→ **To do**
Copy out again, unchanged, the listing below from the line that has "- The global" through the line that has "- The run gives the final estimated".

→ **Supplied records**
==> /design/flow/design.v <==
`timescale 1ns / 1ps
module memory_3bit(
  input wire iclk,
  input wire irst,
  input wire wr_en,
  input wire rd_en,
  input wire [9:0] addr,
  input wire [13:0] data_in,
  output reg [13:0] data_out
    );
   reg [2:0] memory [0:3];
   always @(posedge iclk)
  begin
    if(wr_en)
      memory[addr] <= data_in;
    if(rd_en)
      data_out <= memory[addr];
  end
endmodule
==> /design/flow/run.sh <==
#!/bin/bash
# OpenROAD 26Q1-2900-gdf79404cd8, Yosys 0.63+post, stock flow scripts
make -C /OpenROAD-flow-scripts/flow DESIGN_CONFIG=/design/flow/config.mk WORK_HOME=/design/flow/orfs finish
==> /design/flow/config.mk <==
export PLATFORM = sky130hd
export DESIGN_NAME = memory_3bit
export DESIGN_NICKNAME = memory_3bit
export VERILOG_FILES = /design/flow/design.v
export SDC_FILE = /design/flow/constraint.sdc
export NUM_CORES = 4
export LEC_CHECK = 1
export CORE_AREA = 10 10 75 75
export DIE_AREA = 0 0 85 85
==> /design/flow/constraint.sdc <==
current_design memory_3bit

set clk_period 1.6
set clk_io_pct 0.2

create_clock -name clk0 -period $clk_period [get_ports {iclk}]

set non_clock_inputs [all_inputs -no_clocks]
set_input_delay [expr $clk_period * $clk_io_pct] -clock clk0 $non_clock_inputs
set_output_delay [expr $clk_period * $clk_io_pct] -clock clk0 [all_outputs]
==> notes.md <==
Implementation run completed; key figures follow.

Flow run:
- The logs give a warning total of 45.
- In this run the maximum-capacitance check reported violations numbering 0.

Floorplan:
- The run puts the count of standard-cell rows at 23.
- The run puts the floorplan utilization at 16.00%.
- The run gives the die outline height as 85 µm.
- The run gives the placeable core area as 0.004058 mm².
- The horizontal die dimension reported for this design is 85 µm.
- The run gives the chip area as 0.007225 mm².
- The run gives the top-level I/O count as 42.

Power:
- Per report_power, the combinational group accounts for 7.6% of the total.
- The run puts the net switching power of the design at 148.6 µW.
- The run puts the power per cell area at 1001 mW/mm².
- The run gives the portion of total power attributed to sequential cells as 56.3%.
- The run gives the clock network power share as 36.1%.
- The run gives the switching fraction of total power as 18.17%.
- The run gives the largest vdd supply drop as 0.5096 mV.
- The internal portion of the total power is 669.5 µW.
- Summed over all cells, the static leakage comes to 0.0002891 µW.

Drt:
- The run gives the overall via count from detail_route as 301.
- Per the detail_route report, routed wire per instance is 10.35 µm.
- For this run, design rule violations remaining after detail routing come to 0.
- The run puts the number of search-and-repair iterations in the first detailed-routing pass at 2.
- The routed design has 1025 µm of wire.
- The run puts the number of antenna repair diodes at 0.
- The run puts the count of routing violations after the opening detailed-route iteration at 2.
- The run gives the via density per instance as 3.040.
- The run gives the count of nets left with antenna violations after detail routing as 0.

Logic synthesis:
- In the synthesized netlist, the number of instances is 35.
- The warning tally printed by Yosys for this design is 1.
- The run gives the cell type with the largest total area as sky130_fd_sc_hd__edfxtp_1.
- Counting flops with a built-in enable in the synthesized netlist gives 15.
- The synthesized netlist occupies a cell area of 649.4 µm².
- Sorting the synthesized cells by area gives the leading types as sky130_fd_sc_hd__edfxtp_1 (69%), sky130_fd_sc_hd__buf_4 (13%), sky130_fd_sc_hd__mux4_2 (10%), sky130_fd_sc_hd__buf_6 (1.7%), sky130_fd_sc_hd__and3b_2 (1.5%).
- The run gives the sequential element share of the synthesized area as 69.36%.
- The run puts the post-synthesis async set-or-reset flop share at 0%.
- The run puts the number of standard cells reported by yosys at 35.
- The run puts the area reported by Yosys stat at 649.4 µm².
- The top cell type by area accounts for 69.36% of the synthesized area.
- The most frequently used library cell after synthesis is sky130_fd_sc_hd__edfxtp_1.
- The most used flip-flop cell after synthesis is sky130_fd_sc_hd__edfxtp_1.
- The run gives the distinct cell type count after synthesis as 9.
- After synthesis, the mean cell area works out to 18.55 µm².
- The run gives the number of flip-flops and latches in the synthesized netlist as 15.
- Sorting the synthesized cells by how often they occur yields sky130_fd_sc_hd__edfxtp_1 (15), sky130_fd_sc_hd__buf_4 (11), sky130_fd_sc_hd__mux4_2 (3).

Clocking:
- The run gives the CTS tree as yes.
- The run puts the clock slew at the register clock pins of the worst setup and hold paths at 60 ps.
- The run gives the buffer levels on the longest clock path as 2.
- The number of setup buffers added after CTS is 0.
- Counting every sink on the clock net gives 15.
- The run puts the total CTS buffers at 3.
- Looking at the clock tree report, the root buffer type is sky130_fd_sc_hd__clkbuf_8.
- The run puts the total number of H-tree levels at 1.
- The run gives the hold-fix buffer count after cts as 0.
- The run puts the clock latency reported for the late side of the worst-skew pair at 240 ps.
- The run puts the post-cts resize count at 0.

Final timing:
- The run gives the final setup violation count as 0.
- The run gives the total negative slack as 0 ps.
- The run gives the post-route clock period utilization as 95.00%.
- The run gives the clock skew as 2.320 ps.
- Setup repair after global routing left no endpoint under its margin.
- The run puts the number of hold violations in the final report at 0.
- The run gives the final number of max-transition violations as 0.
- Subtracting the final worst setup slack from the clock period gives 1520 ps.
- The run puts the upper clock frequency limit at 0.6579 GHz.

Critical path:
- The critical path in this run is classified as primary input to register.
- The run gives the cell family contributing the most delay on the critical path as buffers and inverters.
- The run puts the top fanout value on the critical path at 4.
- The number of buffers and inverters on the critical path is 1.
- Data on the critical path is required at its endpoint by 1580 ps.
- STA classifies the critical path startpoint as a primary input.
- STA classifies the critical path endpoint as a register.
- The cell sequence reported for the critical path is clkdlybuf4s50_1 > mux4_2.
- Among all stages on the critical path, the maximum delay recorded is 630 ps.
- The largest individual stage delay along the critical path comes from the cell sky130_fd_sc_hd__clkdlybuf4s50_1.
- The run puts the data arrival time of the critical path at 1500 ps.

GRT:
- The run gives the overall fraction of global-route tracks in use as 2.896%.
- The run gives the most used routing layer as met2.
- The run puts the met1 usage at 3.684%.
- The run gives the via count of the first global-routing pass as 343.
- The number of antenna violations at the first check in global routing was 0.
- The run gives the global-route congestion overflow total as 0.
- The global routing report lists met2 layer usage as 4.292%.
- Entering global routing, the biggest net connects 10 pins.
- The run gives the met3 layer usage reported by global route as 1.927%.
- The first global-routing pass estimated 1580 µm of wire.

Layout:
- The run gives the share of the core filled with cells in the final layout as 20.14%.
- The layout summary lists the proportion of cells stronger than drive strength 1 as 22.45%.
- Per the run report, area growth between synthesis and finish was 25.82%.
- In the final layout, the fill cell count is 425.

Worst hold path:
- The path class of the tightest hold or removal check is register to register.

Placed design:
- The run puts the sum of net half-perimeters after detailed placement at 838.8 µm.
- The run gives the final estimated routing congestion in global placement as 0.7521.
- The run gives the count of buffers from port buffering as 10.

Status:
- The flow ran to the end, and the final reports show no timing, DRC or antenna violations.
power by group through the flow:
stage	registers (µW)	clock network (µW)	logic (µW)
global route	462	328	70.4
CTS	461	305	64.1
finish	461	295	62.1
kinds of logic (layout without fill, tap and decap cells):
| group | after synthesis | after routing | synth area share, % |
|---|---|---|---|
| flip-flops | 15 | 15 | 69.36 |
| buffers and inverters | 12 | 16 | 14.45 |
| AND/OR/NAND/NOR | 4 | 4 | 5.203 |
| multiplexers | 3 | 3 | 10.40 |
| other | 1 | 11 | 0.5775 |
flip-flops by register name, indices dropped and copies added (netlist names):
name / flops
data_out: 3
memory: 12
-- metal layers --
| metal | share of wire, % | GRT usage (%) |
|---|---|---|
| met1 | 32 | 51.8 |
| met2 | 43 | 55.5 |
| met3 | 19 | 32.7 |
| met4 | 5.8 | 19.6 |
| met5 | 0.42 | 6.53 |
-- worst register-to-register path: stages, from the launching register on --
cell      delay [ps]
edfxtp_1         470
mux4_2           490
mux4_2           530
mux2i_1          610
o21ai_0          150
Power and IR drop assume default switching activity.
==> flow/design.v <==
`timescale 1ns / 1ps
module CustomInterconnect(
    input i_Clk, 
    input i_Rst, 
    input i_WEnable, 
    input [32-1:0]i_WAddr,
    input [32-1:0]i_WData,
    input i_REnable, 
    input [32-1:0]i_RAddr,
    output [32-1:0]o_RData, 
    output o_WEnable_0, 
    output [32-1:0]o_WAddr_0,
    output [32-1:0]o_WData_0,
    output o_REnable_0, 
    output [32-1:0]o_RAddr_0,
    input [32-1:0]i_RData_0, 
    output o_WEnable_1, 
    output [32-1:0]o_WAddr_1,
    output [32-1:0]o_WData_1,
    output o_REnable_1, 
    output [32-1:0]o_RAddr_1,
    input [32-1:0]i_RData_1, 
    output o_WEnable_2, 
    output [32-1:0]o_WAddr_2,
    output [32-1:0]o_WData_2,
    output o_REnable_2, 
    output [32-1:0]o_RAddr_2,
    input [32-1:0]i_RData_2, 
    output o_WEnable_3, 
    output [32-1:0]o_WAddr_3,
    output [32-1:0]o_WData_3,
    output o_REnable_3,
    output [32-1:0]o_RAddr_3,
    input [32-1:0]i_RData_3, 
    output o_WEnable_4,
    output [32-1:0]o_WAddr_4,
    output [32-1:0]o_WData_4,
    output o_REnable_4, 
    output [32-1:0]o_RAddr_4,
    input [32-1:0]i_RData_4,
    output o_WEnable_5,
    output [32-1:0]o_WAddr_5,
    output [32-1:0]o_WData_5,
    output o_REnable_5,
    output [32-1:0]o_RAddr_5,
    input [32-1:0]i_RData_5,  
    output o_WEnable_6, 
    output [32-1:0]o_WAddr_6,
    output [32-1:0]o_WData_6,
    output o_REnable_6,
    output [32-1:0]o_RAddr_6,
    input [32-1:0]i_RData_6,
    output o_WEnable_7, 
    output [32-1:0]o_WAddr_7,
    output [32-1:0]o_WData_7,
    output o_REnable_7,
    output [32-1:0]o_RAddr_7,
    input [32-1:0]i_RData_7
    );
    reg [32-1:0]r_RAddr;
    assign o_WEnable_0  = (i_WAddr[10] == 1'b0) ? i_WEnable : 1'bZ;
    assign o_WAddr_0    = (i_WAddr[10] == 1'b0) ? i_WAddr   : 32'bZ;
    assign o_WData_0    = (i_WAddr[10] == 1'b0) ? i_WData   : 32'bZ;
    assign o_REnable_0  = (i_RAddr[10] == 1'b0) ? i_REnable : 1'bZ;
    assign o_RAddr_0    = (i_RAddr[10] == 1'b0) ? i_RAddr   : 32'bZ;
    assign o_WEnable_1  = (i_WAddr[10] == 1'b1 && i_WAddr[4:2] == 3'b000) ? i_WEnable              : 1'bZ;
    assign o_WAddr_1    = (i_WAddr[10] == 1'b1 && i_WAddr[4:2] == 3'b000) ? {30'b0,i_WAddr[1:0]}   : 32'bZ;
    assign o_WData_1    = (i_WAddr[10] == 1'b1 && i_WAddr[4:2] == 3'b000) ? i_WData                : 32'bZ;
    assign o_REnable_1  = (i_RAddr[10] == 1'b1 && i_RAddr[4:2] == 3'b000) ? i_REnable              : 1'bZ;
    assign o_RAddr_1    = (i_RAddr[10] == 1'b1 && i_RAddr[4:2] == 3'b000) ? {30'b0,i_RAddr[1:0]}   : 32'bZ;
    assign o_WEnable_2  = (i_WAddr[10] == 1'b1 && i_WAddr[4:2] == 3'b001) ? i_WEnable              : 1'bZ;
    assign o_WAddr_2    = (i_WAddr[10] == 1'b1 && i_WAddr[4:2] == 3'b001) ? {30'b0,i_WAddr[1:0]}   : 32'bZ;
    assign o_WData_2    = (i_WAddr[10] == 1'b1 && i_WAddr[4:2] == 3'b001) ? i_WData                : 32'bZ;
    assign o_REnable_2  = (i_RAddr[10] == 1'b1 && i_RAddr[4:2] == 3'b001) ? i_REnable              : 1'bZ;
    assign o_RAddr_2    = (i_RAddr[10] == 1'b1 && i_RAddr[4:2] == 3'b001) ? {30'b0,i_RAddr[1:0]}   : 32'bZ;  
    assign o_WEnable_3  = (i_WAddr[10] == 1'b1 && i_WAddr[4:2] == 3'b010) ? i_WEnable              : 1'bZ;
    assign o_WAddr_3    = (i_WAddr[10] == 1'b1 && i_WAddr[4:2] == 3'b010) ? {30'b0,i_WAddr[1:0]}   : 32'bZ;
    assign o_WData_3    = (i_WAddr[10] == 1'b1 && i_WAddr[4:2] == 3'b010) ? i_WData                : 32'bZ;
    assign o_REnable_3  = (i_RAddr[10] == 1'b1 && i_RAddr[4:2] == 3'b010) ? i_REnable              : 1'bZ;
    assign o_RAddr_3    = (i_RAddr[10] == 1'b1 && i_RAddr[4:2] == 3'b010) ? {30'b0,i_RAddr[1:0]}   : 32'bZ; 
    assign o_WEnable_4  = (i_WAddr[10] == 1'b1 && i_WAddr[4:2] == 3'b011) ? i_WEnable              : 1'bZ;
    assign o_WAddr_4    = (i_WAddr[10] == 1'b1 && i_WAddr[4:2] == 3'b011) ? {30'b0,i_WAddr[1:0]}   : 32'bZ;
    assign o_WData_4    = (i_WAddr[10] == 1'b1 && i_WAddr[4:2] == 3'b011) ? i_WData                : 32'bZ;
    assign o_REnable_4  = (i_RAddr[10] == 1'b1 && i_RAddr[4:2] == 3'b011) ? i_REnable              : 1'bZ;
    assign o_RAddr_4    = (i_RAddr[10] == 1'b1 && i_RAddr[4:2] == 3'b011) ? {30'b0,i_RAddr[1:0]}   : 32'bZ;   
    assign o_WEnable_5  = (i_WAddr[10] == 1'b1 && i_WAddr[4:2] == 3'b100) ? i_WEnable              : 1'bZ;
    assign o_WAddr_5    = (i_WAddr[10] == 1'b1 && i_WAddr[4:2] == 3'b100) ? {30'b0,i_WAddr[1:0]}   : 32'bZ;
    assign o_WData_5    = (i_WAddr[10] == 1'b1 && i_WAddr[4:2] == 3'b100) ? i_WData                : 32'bZ;
    assign o_REnable_5  = (i_RAddr[10] == 1'b1 && i_RAddr[4:2] == 3'b100) ? i_REnable              : 1'bZ;
    assign o_RAddr_5    = (i_RAddr[10] == 1'b1 && i_RAddr[4:2] == 3'b100) ? {30'b0,i_RAddr[1:0]}   : 32'bZ;
    assign o_WEnable_6  = (i_WAddr[10] == 1'b1 && i_RAddr[4:2] == 3'b101) ? i_WEnable              : 1'bZ;
    assign o_WAddr_6    = (i_WAddr[10] == 1'b1 && i_RAddr[4:2] == 3'b101) ? {30'b0,i_WAddr[1:0]}   : 32'bZ;
    assign o_WData_6    = (i_WAddr[10] == 1'b1 && i_RAddr[4:2] == 3'b101) ? i_WData                : 32'bZ;
    assign o_REnable_6  = (i_RAddr[10] == 1'b1 && i_RAddr[4:2] == 3'b101) ? i_REnable              : 1'bZ;
    assign o_RAddr_6    = (i_RAddr[10] == 1'b1 && i_RAddr[4:2] == 3'b101) ? {30'b0,i_RAddr[1:0]}   : 32'bZ;
    assign o_WEnable_7  = (i_WAddr[10] == 1'b1 && (i_RAddr[4:2] == 3'b110 || i_RAddr[4:2] == 3'b111)) ? i_WEnable              : 1'bZ;
    assign o_WAddr_7    = (i_WAddr[10] == 1'b1 && (i_RAddr[4:2] == 3'b110 || i_RAddr[4:2] == 3'b111)) ? {29'b0,i_WAddr[2:0]}   : 32'bZ;
    assign o_WData_7    = (i_WAddr[10] == 1'b1 && (i_RAddr[4:2] == 3'b110 || i_RAddr[4:2] == 3'b111)) ? i_WData                : 32'bZ;
    assign o_REnable_7  = (i_RAddr[10] == 1'b1 && (i_RAddr[4:2] == 3'b110 || i_RAddr[4:2] == 3'b111)) ? i_REnable              : 1'bZ;
    assign o_RAddr_7    = (i_RAddr[10] == 1'b1 && (i_RAddr[4:2] == 3'b110 || i_RAddr[4:2] == 3'b111)) ? {29'b0,i_RAddr[2:0]}   : 32'bZ;
    assign o_RData      = (r_RAddr[10] == 1'b0)                           ? i_RData_0 :
                          (r_RAddr[10] == 1'b1 && r_RAddr[4:2] == 3'b000) ? i_RData_1 :
                          (r_RAddr[10] == 1'b1 && r_RAddr[4:2] == 3'b001) ? i_RData_2 :
                          (r_RAddr[10] == 1'b1 && r_RAddr[4:2] == 3'b010) ? i_RData_3 :
                          (r_RAddr[10] == 1'b1 && r_RAddr[4:2] == 3'b011) ? i_RData_4 :
                          (r_RAddr[10] == 1'b1 && r_RAddr[4:2] == 3'b100) ? i_RData_5 :
                          (r_RAddr[10] == 1'b1 && r_RAddr[4:2] == 3'b101) ? i_RData_6 : 
                          (r_RAddr[10] == 1'b1 &&(r_RAddr[4:2] == 3'b110 || r_RAddr[4:2] == 3'b111)) ? i_RData_7 : 32'bZ;
always @(posedge i_Clk) begin
    if(i_Rst) begin
        r_RAddr <= 0;
    end
    else begin
        r_RAddr <= i_RAddr;
    end
end
endmodule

→ **Result of this task**
- The global routing report lists met2 layer usage as 4.292%.
- Entering global routing, the biggest net connects 10 pins.
- The run gives the met3 layer usage reported by global route as 1.927%.
- The first global-routing pass estimated 1580 µm of wire.

Layout:
- The run gives the share of the core filled with cells in the final layout as 20.14%.
- The layout summary lists the proportion of cells stronger than drive strength 1 as 22.45%.
- Per the run report, area growth between synthesis and finish was 25.82%.
- In the final layout, the fill cell count is 425.

Worst hold path:
- The path class of the tightest hold or removal check is register to register.

Placed design:
- The run puts the sum of net half-perimeters after detailed placement at 838.8 µm.
- The run gives the final estimated routing congestion in global placement as 0.7521.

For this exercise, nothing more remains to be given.